Content starts

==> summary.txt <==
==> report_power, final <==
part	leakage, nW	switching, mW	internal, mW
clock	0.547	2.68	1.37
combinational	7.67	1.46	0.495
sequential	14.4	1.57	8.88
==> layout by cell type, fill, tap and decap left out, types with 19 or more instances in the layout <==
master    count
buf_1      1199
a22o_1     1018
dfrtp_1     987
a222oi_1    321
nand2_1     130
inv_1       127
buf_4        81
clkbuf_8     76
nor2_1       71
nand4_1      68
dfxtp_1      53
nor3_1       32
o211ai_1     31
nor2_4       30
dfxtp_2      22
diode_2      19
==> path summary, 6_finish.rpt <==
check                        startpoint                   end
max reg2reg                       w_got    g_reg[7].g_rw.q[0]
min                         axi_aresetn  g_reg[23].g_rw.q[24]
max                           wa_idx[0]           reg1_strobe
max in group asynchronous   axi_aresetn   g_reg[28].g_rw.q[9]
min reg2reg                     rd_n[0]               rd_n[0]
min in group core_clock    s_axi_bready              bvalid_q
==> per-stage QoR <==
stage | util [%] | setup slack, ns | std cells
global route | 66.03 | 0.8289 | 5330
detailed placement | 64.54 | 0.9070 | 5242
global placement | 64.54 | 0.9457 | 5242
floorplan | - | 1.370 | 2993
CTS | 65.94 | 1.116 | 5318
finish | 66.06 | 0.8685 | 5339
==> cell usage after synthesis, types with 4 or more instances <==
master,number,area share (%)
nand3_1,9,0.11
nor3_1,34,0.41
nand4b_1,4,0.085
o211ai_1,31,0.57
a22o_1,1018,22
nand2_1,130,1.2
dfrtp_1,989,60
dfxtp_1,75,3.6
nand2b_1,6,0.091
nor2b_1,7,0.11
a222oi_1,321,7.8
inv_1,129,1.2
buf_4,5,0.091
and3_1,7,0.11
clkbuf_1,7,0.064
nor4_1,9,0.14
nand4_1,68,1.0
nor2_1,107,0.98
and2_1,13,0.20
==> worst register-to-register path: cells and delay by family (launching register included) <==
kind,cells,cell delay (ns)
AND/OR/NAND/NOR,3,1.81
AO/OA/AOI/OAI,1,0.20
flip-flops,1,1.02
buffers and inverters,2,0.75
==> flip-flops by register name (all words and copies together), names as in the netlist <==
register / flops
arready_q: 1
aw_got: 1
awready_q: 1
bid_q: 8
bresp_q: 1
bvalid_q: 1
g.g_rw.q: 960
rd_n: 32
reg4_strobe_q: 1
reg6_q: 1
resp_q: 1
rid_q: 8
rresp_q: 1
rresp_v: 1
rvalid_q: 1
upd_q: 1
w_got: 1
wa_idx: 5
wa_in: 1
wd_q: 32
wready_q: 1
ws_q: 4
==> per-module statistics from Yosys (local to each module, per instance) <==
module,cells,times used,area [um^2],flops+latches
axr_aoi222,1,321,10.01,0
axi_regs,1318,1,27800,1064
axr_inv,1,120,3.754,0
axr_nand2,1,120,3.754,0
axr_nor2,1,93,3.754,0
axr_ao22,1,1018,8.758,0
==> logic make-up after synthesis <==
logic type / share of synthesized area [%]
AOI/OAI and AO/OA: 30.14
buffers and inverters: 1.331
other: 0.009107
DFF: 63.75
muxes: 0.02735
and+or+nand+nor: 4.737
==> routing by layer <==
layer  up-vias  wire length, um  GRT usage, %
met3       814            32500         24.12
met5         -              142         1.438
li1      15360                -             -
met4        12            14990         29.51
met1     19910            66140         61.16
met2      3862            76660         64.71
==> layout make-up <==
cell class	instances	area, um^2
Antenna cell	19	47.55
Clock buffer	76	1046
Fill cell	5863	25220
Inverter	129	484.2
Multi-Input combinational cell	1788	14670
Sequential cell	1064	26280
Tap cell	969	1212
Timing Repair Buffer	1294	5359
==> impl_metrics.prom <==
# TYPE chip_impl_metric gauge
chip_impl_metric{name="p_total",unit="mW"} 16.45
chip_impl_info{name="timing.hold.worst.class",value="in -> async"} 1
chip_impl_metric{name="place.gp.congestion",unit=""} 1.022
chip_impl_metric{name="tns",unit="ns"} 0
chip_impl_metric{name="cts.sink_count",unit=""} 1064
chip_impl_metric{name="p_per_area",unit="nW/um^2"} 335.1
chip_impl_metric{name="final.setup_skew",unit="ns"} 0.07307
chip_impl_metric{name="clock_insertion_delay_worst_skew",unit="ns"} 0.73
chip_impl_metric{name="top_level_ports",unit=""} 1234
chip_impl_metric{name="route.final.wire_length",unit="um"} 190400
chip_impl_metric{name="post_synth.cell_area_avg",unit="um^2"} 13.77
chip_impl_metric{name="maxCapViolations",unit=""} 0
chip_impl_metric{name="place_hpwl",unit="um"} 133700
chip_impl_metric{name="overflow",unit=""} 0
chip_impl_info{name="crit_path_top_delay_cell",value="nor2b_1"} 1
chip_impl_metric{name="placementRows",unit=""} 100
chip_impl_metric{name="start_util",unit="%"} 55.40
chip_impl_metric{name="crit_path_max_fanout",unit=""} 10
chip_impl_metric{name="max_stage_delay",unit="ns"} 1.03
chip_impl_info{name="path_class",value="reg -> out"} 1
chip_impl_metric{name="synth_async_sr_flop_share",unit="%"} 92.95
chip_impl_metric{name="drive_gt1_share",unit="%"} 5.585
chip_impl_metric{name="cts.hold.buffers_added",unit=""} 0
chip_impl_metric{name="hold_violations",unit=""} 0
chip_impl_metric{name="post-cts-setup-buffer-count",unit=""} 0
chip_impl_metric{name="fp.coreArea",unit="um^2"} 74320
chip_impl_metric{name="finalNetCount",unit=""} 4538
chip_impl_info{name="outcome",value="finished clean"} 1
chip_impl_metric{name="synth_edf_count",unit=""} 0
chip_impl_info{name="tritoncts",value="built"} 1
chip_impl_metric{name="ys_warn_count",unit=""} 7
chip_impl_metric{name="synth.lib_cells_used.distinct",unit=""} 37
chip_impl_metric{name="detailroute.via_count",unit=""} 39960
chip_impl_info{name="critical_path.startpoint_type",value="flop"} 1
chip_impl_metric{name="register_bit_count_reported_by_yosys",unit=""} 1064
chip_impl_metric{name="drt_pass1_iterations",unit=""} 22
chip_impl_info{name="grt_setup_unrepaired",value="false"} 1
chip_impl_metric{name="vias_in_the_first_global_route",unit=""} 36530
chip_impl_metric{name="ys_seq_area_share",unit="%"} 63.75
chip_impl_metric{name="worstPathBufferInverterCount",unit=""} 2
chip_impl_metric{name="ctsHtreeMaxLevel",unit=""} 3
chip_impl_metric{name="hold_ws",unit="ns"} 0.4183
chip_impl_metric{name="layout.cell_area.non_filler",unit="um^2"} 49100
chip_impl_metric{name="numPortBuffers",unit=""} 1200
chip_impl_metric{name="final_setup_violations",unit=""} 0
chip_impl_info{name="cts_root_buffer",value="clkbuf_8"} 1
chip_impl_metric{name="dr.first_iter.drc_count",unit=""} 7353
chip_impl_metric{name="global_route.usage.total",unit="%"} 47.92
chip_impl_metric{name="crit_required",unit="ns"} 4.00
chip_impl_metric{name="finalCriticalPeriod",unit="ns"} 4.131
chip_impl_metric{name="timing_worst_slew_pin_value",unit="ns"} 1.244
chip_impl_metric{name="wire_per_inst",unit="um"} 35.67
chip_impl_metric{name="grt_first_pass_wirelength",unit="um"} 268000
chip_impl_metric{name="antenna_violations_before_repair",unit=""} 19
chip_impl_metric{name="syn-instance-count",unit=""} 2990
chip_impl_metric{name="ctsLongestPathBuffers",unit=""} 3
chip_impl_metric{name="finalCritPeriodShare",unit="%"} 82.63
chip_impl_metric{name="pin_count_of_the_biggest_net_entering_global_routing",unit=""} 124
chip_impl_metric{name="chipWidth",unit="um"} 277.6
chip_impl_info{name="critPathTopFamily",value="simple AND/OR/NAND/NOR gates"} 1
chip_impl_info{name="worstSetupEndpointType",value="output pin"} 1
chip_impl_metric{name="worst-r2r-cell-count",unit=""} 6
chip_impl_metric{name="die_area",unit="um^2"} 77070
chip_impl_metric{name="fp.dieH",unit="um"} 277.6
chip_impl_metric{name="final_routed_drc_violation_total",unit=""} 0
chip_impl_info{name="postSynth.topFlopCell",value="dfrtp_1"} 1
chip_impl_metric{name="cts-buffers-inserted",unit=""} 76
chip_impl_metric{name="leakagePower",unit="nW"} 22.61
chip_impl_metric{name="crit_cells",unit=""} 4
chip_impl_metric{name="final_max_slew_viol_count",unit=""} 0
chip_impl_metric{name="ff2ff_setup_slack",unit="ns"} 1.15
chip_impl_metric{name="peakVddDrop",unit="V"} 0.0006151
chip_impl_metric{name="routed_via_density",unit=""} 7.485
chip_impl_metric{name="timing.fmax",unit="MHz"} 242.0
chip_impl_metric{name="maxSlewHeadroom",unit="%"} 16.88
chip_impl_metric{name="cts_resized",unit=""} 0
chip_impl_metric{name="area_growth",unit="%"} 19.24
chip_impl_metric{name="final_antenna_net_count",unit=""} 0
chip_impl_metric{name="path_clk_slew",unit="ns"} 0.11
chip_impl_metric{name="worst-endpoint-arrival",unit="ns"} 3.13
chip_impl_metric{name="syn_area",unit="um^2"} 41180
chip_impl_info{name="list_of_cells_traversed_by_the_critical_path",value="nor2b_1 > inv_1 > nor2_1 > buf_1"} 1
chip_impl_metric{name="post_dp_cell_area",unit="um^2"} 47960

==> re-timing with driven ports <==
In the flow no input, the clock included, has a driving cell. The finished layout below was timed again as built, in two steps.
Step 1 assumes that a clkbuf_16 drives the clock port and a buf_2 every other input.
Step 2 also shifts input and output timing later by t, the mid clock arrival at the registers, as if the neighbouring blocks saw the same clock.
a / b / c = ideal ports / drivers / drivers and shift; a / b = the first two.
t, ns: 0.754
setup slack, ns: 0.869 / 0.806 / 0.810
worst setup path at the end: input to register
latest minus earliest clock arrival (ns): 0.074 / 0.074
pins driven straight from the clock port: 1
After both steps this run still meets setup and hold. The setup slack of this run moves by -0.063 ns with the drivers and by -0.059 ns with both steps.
From an optimization exercise on the open Yosys and OpenROAD flow, aimed at small area; shortcuts taken in it are not production practice. In this exercise RTL edits were held to simulation tests only and were not proved equivalent to the original. The flow treats the clock pin as an ideal source, which a real chip does not have. No activity file was given, so power comes from the tool's default toggle rates.

--- flow/run.sh ---
#!/bin/bash
# The standard layout, with clock tree synthesis told to add no dummy loads
# and to cluster the flip-flops into larger groups per leaf buffer.
set -euo pipefail
export BUFFER_PORTS_ARGS="-buffer_cell sky130_fd_sc_hd__buf_1"
export CTS_ARGS="-sink_clustering_enable -repair_clock_nets -dont_use_dummy_load -sink_clustering_size 36 -sink_clustering_max_diameter 100 -buf_list sky130_fd_sc_hd__clkbuf_16"
bash standard.sh > standard.log 2>&1
--- standard.sh ---
#!/bin/bash
# synth_recipe.tcl (not shown) runs the flow's synth.tcl, then flattens the netlist and writes it again
# the make line also repeats each setting of config.mk as NAME=value (left out here)
make -C /OpenROAD-flow-scripts/flow DESIGN_CONFIG=/design/flow/config.mk WORK_HOME=/design/flow/orfs CLKGATE_MAP_FILE= SYNTH_SCRIPT=/design/flow/synth_recipe.tcl "${@:-finish}"
--- config.mk ---
export PLATFORM = sky130hd
export DESIGN_NAME = conv2d_3x3_fifo_full
export DESIGN_NICKNAME = conv2d_3x3_fifo_full
export VERILOG_FILES = /design/flow/design.v
export SDC_FILE = /design/flow/constraint.sdc
export NUM_CORES = 4
export LEC_CHECK = 0
export CAP_MARGIN = 0
export CORE_MARGIN = 2
export CORE_UTILIZATION = 80
export SLEW_MARGIN = 0
--- constraint.sdc ---
create_clock -name core_clock -period 10.0 [get_ports {clk}]
set_input_delay 2.0000 -clock core_clock [delete_from_list [all_inputs] [get_ports {clk}]]
set_output_delay 2.0000 -clock core_clock [all_outputs]
set_load 0.01 [all_outputs]
--- design.v ---
`timescale 1ns/1ps
module conv2d_3x3_fifo_full #(
    parameter IMG_W = 128,
    parameter PIXEL_BITS = 8
)(
    input clk,
    input rst_n,
    input [PIXEL_BITS-1:0] pixel_in,
    input pixel_valid,
    output reg [PIXEL_BITS-1:0] out_pixel,
    output reg out_valid
);
    localparam N = 2*IMG_W;
    reg [PIXEL_BITS-1:0] sr [1:N];
    integer k;
    always @(posedge clk) begin
        if (pixel_valid) begin
            sr[1] <= pixel_in;
            for (k = 2; k <= N; k = k + 1)
                sr[k] <= sr[k-1];
        end
    end
    reg [$clog2(N+1)-1:0] cnt;
    always @(posedge clk or negedge rst_n) begin
        if (!rst_n)
            cnt <= 0;
        else if (pixel_valid && !cnt[$clog2(N)])
            cnt <= cnt + 1'b1;
    end
    wire [PIXEL_BITS-1:0] mid = (cnt[$clog2(N)] | cnt[$clog2(N)-1]) ? sr[IMG_W] : 0;
    wire [PIXEL_BITS-1:0] bot = cnt[$clog2(N)] ? sr[N] : 0;
    wire [PIXEL_BITS+1:0] v0 = pixel_in + {mid, 1'b0} + bot;
    reg  [PIXEL_BITS+1:0] v1, v2;
    wire [PIXEL_BITS+3:0] s = {2'b00, v2} - {2'b00, v0};
    reg  [PIXEL_BITS-1:0] nxt;
    always @(posedge clk or negedge rst_n) begin
        if (!rst_n) begin
            v1 <= 0; v2 <= 0; nxt <= 0;
            out_pixel <= 0;
            out_valid <= 0;
        end else begin
            out_valid <= pixel_valid;
            if (pixel_valid) begin
                v1 <= v0;
                v2 <= v1;
                nxt <= s[PIXEL_BITS+3:4];
                out_pixel <= nxt;
            end
        end
    end
endmodule
==> flow_summary.ini, run 1 <==
[place]
port_buffers = 19
place.gp.congestion = 0.801
hpwlAfterDp_mm = 57.9

[outcome]
tool.error = [ERROR DPL-0033] detailed placement checks failed during check placement.
outcome = aborted with a tool error
stop_stage = detailed placement

[floorplan]
die_x_um = 287
ios = 20
die_h_um = 287
start_util = 0.809
row_count = 103

[synthesis]
ys_seq_area_frac = 0.978
synthAdderAreaFrac = 0.00600
synth_nets = 2306
ys.flop_type = edfxtp_1
ys_warn_count = 2
synth.distinct_cells = 44
synthCells = 2270
synth_compound_area_frac = 0.00453
synth_top_family_by_area = adder cells
synth_mux_area_frac = 0.00461
synthArstFlopShare = 0.0210
synth_top_area_share = 0.960
netlist_area_um2 = 64000
synth-edff-count = 2048
synth_area_leaders = edfxtp_1 96%, dfrtp_1 1.7%, mux2_2 0.42%
synth.avg_cell_area_um2 = 28.2
synth_top_area_cell = edfxtp_1
synth_xor_area_frac = 0.00219
ys_seq_elements = 2092
yosys.area_share.simple = 0.00406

Content ends

WHAT YOU NEED TO DO: Show, from the listing above, every line holding the word "layer".

RESULT FOR THIS EXERCISE:
==> routing by layer <==
layer  up-vias  wire length, um  GRT usage, %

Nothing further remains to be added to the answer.